• [Exercise details]:
Line by line, set down the records exactly as they appear below.

[Items from a data source]
Source: an optimization exercise on an open RTL-to-GDS flow (aim: small area, a short achievable clock period and few clock cycles per item). Production flows keep margins and buffers that such runs may drop. In this exercise RTL edits were held to simulation tests only and were not proved equivalent to the original. Power figures rest on the tool's default switching activity, not on a simulated workload.

==> config.mk <==
export PLATFORM = sky130hd
export DESIGN_NAME = fivmac_core
export DESIGN_NICKNAME = fivmac_core
export VERILOG_FILES = /design/flow/design.v
export SDC_FILE = /design/flow/constraint.sdc
export NUM_CORES = 4
export LEC_CHECK = 0
export CAP_MARGIN = 20
export CORE_MARGIN = 2
export CORE_UTILIZATION = 40
export PLACE_DENSITY = 0.75
export SETUP_SLACK_MARGIN = 5
export SLEW_MARGIN = 20
export BUFFER_PORTS_ARGS = -buffer_cell sky130_fd_sc_hd__buf_2
==> constraint.sdc <==
create_clock -name core_clock -period 11.5 [get_ports {clk}]
set_input_delay 2.3000 -clock core_clock [delete_from_list [all_inputs] [get_ports {clk}]]
set_output_delay 2.3000 -clock core_clock [all_outputs]
set_load 0.01 [all_outputs]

• [Answer section]:
Source: an optimization exercise on an open RTL-to-GDS flow (aim: small area, a short achievable clock period and few clock cycles per item). Production flows keep margins and buffers that such runs may drop. In this exercise RTL edits were held to simulation tests only and were not proved equivalent to the original. Power figures rest on the tool's default switching activity, not on a simulated workload.

==> config.mk <==
export PLATFORM = sky130hd
export DESIGN_NAME = fivmac_core
export DESIGN_NICKNAME = fivmac_core
export VERILOG_FILES = /design/flow/design.v
export SDC_FILE = /design/flow/constraint.sdc
export NUM_CORES = 4
export LEC_CHECK = 0
export CAP_MARGIN = 20
export CORE_MARGIN = 2
export CORE_UTILIZATION = 40
export PLACE_DENSITY = 0.75
export SETUP_SLACK_MARGIN = 5
export SLEW_MARGIN = 20
export BUFFER_PORTS_ARGS = -buffer_cell sky130_fd_sc_hd__buf_2
==> constraint.sdc <==
create_clock -name core_clock -period 11.5 [get_ports {clk}]
set_input_delay 2.3000 -clock core_clock [delete_from_list [all_inputs] [get_ports {clk}]]
set_output_delay 2.3000 -clock core_clock [all_outputs]
set_load 0.01 [all_outputs]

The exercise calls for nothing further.